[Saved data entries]
━━━━━━━━━━━━━━━━━━━━
--- src/decoder.sv ---
`timescale 1ns/1ps

module decoder (
    input  cpuPkg::wordT inst,
    cpuCtrlIf.dec        ctrl
);
    import cpuPkg::*;

    opcodeE     opcode;
    logic [2:0] funct3;
    logic       funct7b5;
    wordT       immI;
    wordT       immS;
    wordT       immB;

    assign opcode   = opcodeE'(inst[6:0]);
    assign funct3   = inst[14:12];
    assign funct7b5 = inst[30];

    // Sign-extended immediates
    assign immI = {{20{inst[31]}}, inst[31:20]};
    assign immS = {{20{inst[31]}}, inst[31:25], inst[11:7]};
    assign immB = {{19{inst[31]}}, inst[31], inst[7], inst[30:25], inst[11:8], 1'b0};  // Pre-shifted

    // ALU group decode shared by R-type and addi
    function automatic aluOpE aluFromFunct(input logic [2:0] f3, input logic subSel);
        aluOpE op;
        case (f3)
            F3_ADDSUB: op = subSel ? ALU_SUB : ALU_ADD;
            F3_SLT:    op = ALU_SLT;
            F3_XOR:    op = ALU_XOR;
            F3_OR:     op = ALU_OR;
            F3_AND:    op = ALU_AND;
            default:   op = ALU_ADD;
        endcase
        return op;
    endfunction

    always_comb begin
        ctrl.regWrite = 1'b0;
        ctrl.aluSrc   = 1'b0;
        ctrl.memWrite = 1'b0;
        ctrl.memToReg = 1'b0;
        ctrl.branch   = 1'b0;
        ctrl.aluOp    = ALU_ADD;
        ctrl.imm      = '0;
        case (opcode)
            OP_R: begin
                ctrl.regWrite = 1'b1;
                ctrl.aluOp    = aluFromFunct(funct3, funct7b5);
            end
            OP_IMM: begin
                ctrl.regWrite = 1'b1;
                ctrl.aluSrc   = 1'b1;
                ctrl.aluOp    = aluFromFunct(funct3, 1'b0);  // No subi in RV32I
                ctrl.imm      = immI;
            end
            OP_LOAD: begin
                ctrl.regWrite = 1'b1;
                ctrl.aluSrc   = 1'b1;
                ctrl.memToReg = 1'b1;
                ctrl.imm      = immI;
            end
            OP_STORE: begin
                ctrl.aluSrc   = 1'b1;
                ctrl.memWrite = 1'b1;
                ctrl.imm      = immS;
            end
            OP_BRANCH: begin
                ctrl.branch   = 1'b1;
                ctrl.aluOp    = ALU_SUB;  // Equal when difference is zero
                ctrl.imm      = immB;
            end
            default: ;  // Unknown opcode acts as a no-op
        endcase
    end

endmodule

--- src/flat_wrapper.sv ---
// flat-port wrapper written by rule: the top's interface ports become plain ports
module decoder_flat import cpuPkg::*;
  (inst, ctrl_regWrite, ctrl_aluSrc, ctrl_memWrite, ctrl_memToReg, ctrl_branch, ctrl_aluOp, ctrl_imm);
  cpuCtrlIf ctrl_i ();
  input  cpuPkg::wordT inst;
  output wire logic [$bits(ctrl_i.regWrite)-1:0] ctrl_regWrite;
  output wire logic [$bits(ctrl_i.aluSrc)-1:0] ctrl_aluSrc;
  output wire logic [$bits(ctrl_i.memWrite)-1:0] ctrl_memWrite;
  output wire logic [$bits(ctrl_i.memToReg)-1:0] ctrl_memToReg;
  output wire logic [$bits(ctrl_i.branch)-1:0] ctrl_branch;
  output wire logic [$bits(ctrl_i.aluOp)-1:0] ctrl_aluOp;
  output wire logic [$bits(ctrl_i.imm)-1:0] ctrl_imm;
  assign ctrl_regWrite = ctrl_i.regWrite;
  assign ctrl_aluSrc = ctrl_i.aluSrc;
  assign ctrl_memWrite = ctrl_i.memWrite;
  assign ctrl_memToReg = ctrl_i.memToReg;
  assign ctrl_branch = ctrl_i.branch;
  assign ctrl_aluOp = ctrl_i.aluOp;
  assign ctrl_imm = ctrl_i.imm;
  decoder u_core (.inst(inst), .ctrl(ctrl_i));
endmodule
--- config.mk ---
export PLATFORM = sky130hd
export DESIGN_NAME = decoder_flat
export DESIGN_NICKNAME = d
export VERILOG_FILES = /design/src/cpuPkg.sv /design/src/cpuCtrlIf.sv /design/src/decoder.sv /design/src/flat_wrapper.sv
export SDC_FILE = /design/constraint.sdc
export NUM_CORES = 1
export LEC_CHECK = 0
export BUFFER_PORTS_ARGS = -buffer_cell sky130_fd_sc_hd__buf_2
export CORE_UTILIZATION = 31
export DETAILED_ROUTE_END_ITERATION = 16
export GPL_TIMING_DRIVEN = 0
export PLACE_DENSITY_LB_ADDON = 0.15
export SETUP_SLACK_MARGIN = 0.1
export SLEW_MARGIN = 20
export SYNTH_ARGS = -nofsm -noshare
export SYNTH_HDL_FRONTEND = slang
export SYNTH_SLANG_ARGS = --single-unit
--- constraint.sdc ---
create_clock -name vclk -period 4.27
set_clock_uncertainty 0.1 [all_clocks]
set_input_delay 0.2135 -clock vclk [all_inputs]
set_output_delay 0.2135 -clock vclk [all_outputs]
set_load 0.05 [all_outputs]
━━━━━━━━━━━━━━━━━━━━
Directions:
Copy the lines from the start of the data verbatim, stopping after the line containing "op = ALU_SLT;".

Answer box:
--- src/decoder.sv ---
`timescale 1ns/1ps

module decoder (
    input  cpuPkg::wordT inst,
    cpuCtrlIf.dec        ctrl
);
    import cpuPkg::*;

    opcodeE     opcode;
    logic [2:0] funct3;
    logic       funct7b5;
    wordT       immI;
    wordT       immS;
    wordT       immB;

    assign opcode   = opcodeE'(inst[6:0]);
    assign funct3   = inst[14:12];
    assign funct7b5 = inst[30];

    // Sign-extended immediates
    assign immI = {{20{inst[31]}}, inst[31:20]};
    assign immS = {{20{inst[31]}}, inst[31:25], inst[11:7]};
    assign immB = {{19{inst[31]}}, inst[31], inst[7], inst[30:25], inst[11:8], 1'b0};  // Pre-shifted

    // ALU group decode shared by R-type and addi
    function automatic aluOpE aluFromFunct(input logic [2:0] f3, input logic subSel);
        aluOpE op;
        case (f3)
            F3_ADDSUB: op = subSel ? ALU_SUB : ALU_ADD;
            F3_SLT:    op = ALU_SLT;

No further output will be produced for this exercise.